Y sobre eso, luce despreocupada una chaqueta de tweed con hombros redondeados, mangas largas y solapas anchas, y una falda pantalón con cierre al frente y atrás. Lleva una cartera de mano en forma de robot.

Su modernidad se confirma con nuevos detalles por medio de nuevos materiales y un armario que no es para nada clásico, dice Karl Lagerfeld. Los cierres de contacto reemplazan los botones, el trenzado se convierte en un cable de jersey grueso; el tweed incluye hilos de caucho y tiras de vinilo multicolores; hilos de algodón, denim y lana se alinean como un sinnúmero de cables electrónicos; los cuellos y puños envueltos en una gasa transparente con relieve.

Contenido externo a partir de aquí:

## config.mk

```make
export PLATFORM = sky130hd
export DESIGN_NAME = morse_code_codec_top
export DESIGN_NICKNAME = d
export VERILOG_FILES = /design/src/design/mcc_pkg.sv /design/src/design/morse_code_codec_top.sv /design/src/design/mcc_encoder.sv /design/src/design/mcc_decoder.sv /design/src/design/mcc_serializer.sv
export SDC_FILE = /design/constraint.sdc
export NUM_CORES = 1
export LEC_CHECK = 0
export BUFFER_PORTS_ARGS = -buffer_cell sky130_fd_sc_hd__buf_4
export CAP_MARGIN = 30
export CORE_MARGIN = 2
export CORE_UTILIZATION = 49
export DETAILED_ROUTE_END_ITERATION = 8
export GPL_TIMING_DRIVEN = 0
export PLACE_DENSITY = 0.69
export SYNTH_ARGS = -nofsm -noshare
export SYNTH_HDL_FRONTEND = slang
export SYNTH_SLANG_ARGS = --single-unit
```

## constraint.sdc

```tcl
create_clock -name clk -period 6.1 [get_ports clk]
set_clock_uncertainty 0.05 [all_clocks]
set_input_delay 0.305 -clock clk [delete_from_list [all_inputs] [get_ports clk]]
set_output_delay 0.305 -clock clk [all_outputs]
set_load 0.01 [all_outputs]
```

Explosiones de color se encuentran por todas partes sobre fondos de azul, rojo, amarillo, rosa, morado, negro y azul marino, una mezcla de pasteles y tonos eléctricos. Esta energía contemporánea es difundida uniformemente sobre gorras de seda o tweed, elegantes carteras de mano de cuero perforado color plateado, zapatos planos con correas cruzadas, y los collares de dijes grandes que parecen tarjetas de identificación sujetada con un gancho de seguridad.

Como si lo hubiese puesto apresuradamente, las chaquetas sin forro y los abrigos grandes en tweed, tan ligeros como las prendas de punto, se visten sobre faldas largas y blusas plisadas. Se alternan con chaquetas asimétricas, combinadas con faldas de zipper con pliegues planos que revelan debajo pantalones cortos de seda y encaje. El nuevo bolso Gabrielle sugiere una nueva manera de llevarlo puesto: sus correas dobles se deslizan alrededor de la cabeza como un suéter y bordean con indiferencia el cuello y los hombros como lo haría un collar. La gasa de algodón envuelve suavemente los abrigos y vestidos, resaltando los bordes con camelias. Una falda de gasa de algodón es adornada con una camelia XL completamente plisada.

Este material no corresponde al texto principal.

<file path="config.mk">
export PLATFORM = sky130hd
export DESIGN_NAME = mesh_torus_route_compute_flat
export DESIGN_NICKNAME = d
export VERILOG_FILES = /design/src/rtl/core/mtr_pkg.sv /design/src/rtl/core/mtr_if.sv /design/src/rtl/core/mtr_route_calc.sv /design/src/rtl/core/mtr_cand_emit.sv /design/src/rtl/core/mesh_torus_route_compute.sv /design/src/flat_wrapper.sv
export SDC_FILE = /design/constraint.sdc
export NUM_CORES = 1
export LEC_CHECK = 0
export CAP_MARGIN = 20
export CORE_MARGIN = 2
export CORE_UTILIZATION = 40
export CTS_CLUSTER_SIZE = 16
export DETAILED_ROUTE_END_ITERATION = 8
export DONT_BUFFER_PORTS = 1
export PLACE_DENSITY = 0.55
export SLEW_MARGIN = 25
export SYNTH_ARGS = -nofsm -noshare
export SYNTH_HDL_FRONTEND = slang
export SYNTH_SLANG_ARGS = --single-unit
</file>
<file path="constraint.sdc">
create_clock -name clk -period 4.45 [get_ports clk]
set_input_delay 0.89 -clock clk [delete_from_list [all_inputs] [get_ports clk]]
set_output_delay 0.89 -clock clk [all_outputs]
set_load 0.05 [all_outputs]
</file>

La tecnología viene vestida con una suavidad sin precedentes, con blusas con puños con volantes y vestidos de seda cuyos motivos se inspiran en el mundo digital, u otros vestidos con enormes bolsillos redondeados. Abre la puerta a una feminidad exquisita, en donde la seda, el encaje y el georgette de crepé se entremezclan en las más delicadas tonalidades aperladas, rosa pálido, rosa caramelo, resplandor rosáceo y color durazno, paseando hasta el azul medianoche. A partir de ahí, la ropa interior se convierte en ropa visible: chalecos de plisado plano o de acordeón se entallan sobre babydolls y negligés, mientras que faldas de encaje guipur y pantalones de pijama de seda y encajes piden ser utilizados como ropa de día. Las blusas se combinan con cierres de contacto, lentejuelas que parecen componentes electrónicos, plumas y volantes. Los vestidos de noche se enfocan en voluminosos plisados sunray, adornados con bordes de plumas de marabú.

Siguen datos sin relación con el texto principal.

==> config.mk <==
export PLATFORM = sky130hd
export DESIGN_NAME = score_table_rank_and_order
export DESIGN_NICKNAME = d
export VERILOG_FILES = /design/src/strk_pkg.sv /design/src/score_table_rank_and_order.sv /design/src/strk_table.sv
export SDC_FILE = /design/constraint.sdc
export NUM_CORES = 1
export LEC_CHECK = 0
export BUFFER_PORTS_ARGS = -buffer_cell sky130_fd_sc_hd__clkbuf_2
export CAP_MARGIN = 20
export CORE_MARGIN = 1
export CORE_UTILIZATION = 46
export CTS_BUF_LIST = sky130_fd_sc_hd__clkbuf_8
export DETAILED_ROUTE_END_ITERATION = 10
export SYNTH_ARGS = -nofsm -noshare
export SYNTH_HDL_FRONTEND = slang
export SYNTH_SLANG_ARGS = --single-unit
==> constraint.sdc <==
create_clock -name clk -period 4.2 [get_ports clk]
set_clock_uncertainty 0.2 [all_clocks]
set_input_delay 0.42 -clock clk [delete_from_list [all_inputs] [get_ports clk]]
set_output_delay 0.42 -clock clk [all_outputs]
set_load 0.01 [all_outputs]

Esta colección dirige el enfoque hacia la lencería chic, cuya elegancia contrasta ferozmente con la realidad de nuestro mundo automatizado. Sin la mano humana, sin la delicadeza y el conocimiento, nada sería posible. Después de todo, robots que llevan trajes Chanel, ¿no demuestra quizá que más que cualquier descubrimiento tecnológico, es la feminidad que realmente trasciende en el tiempo?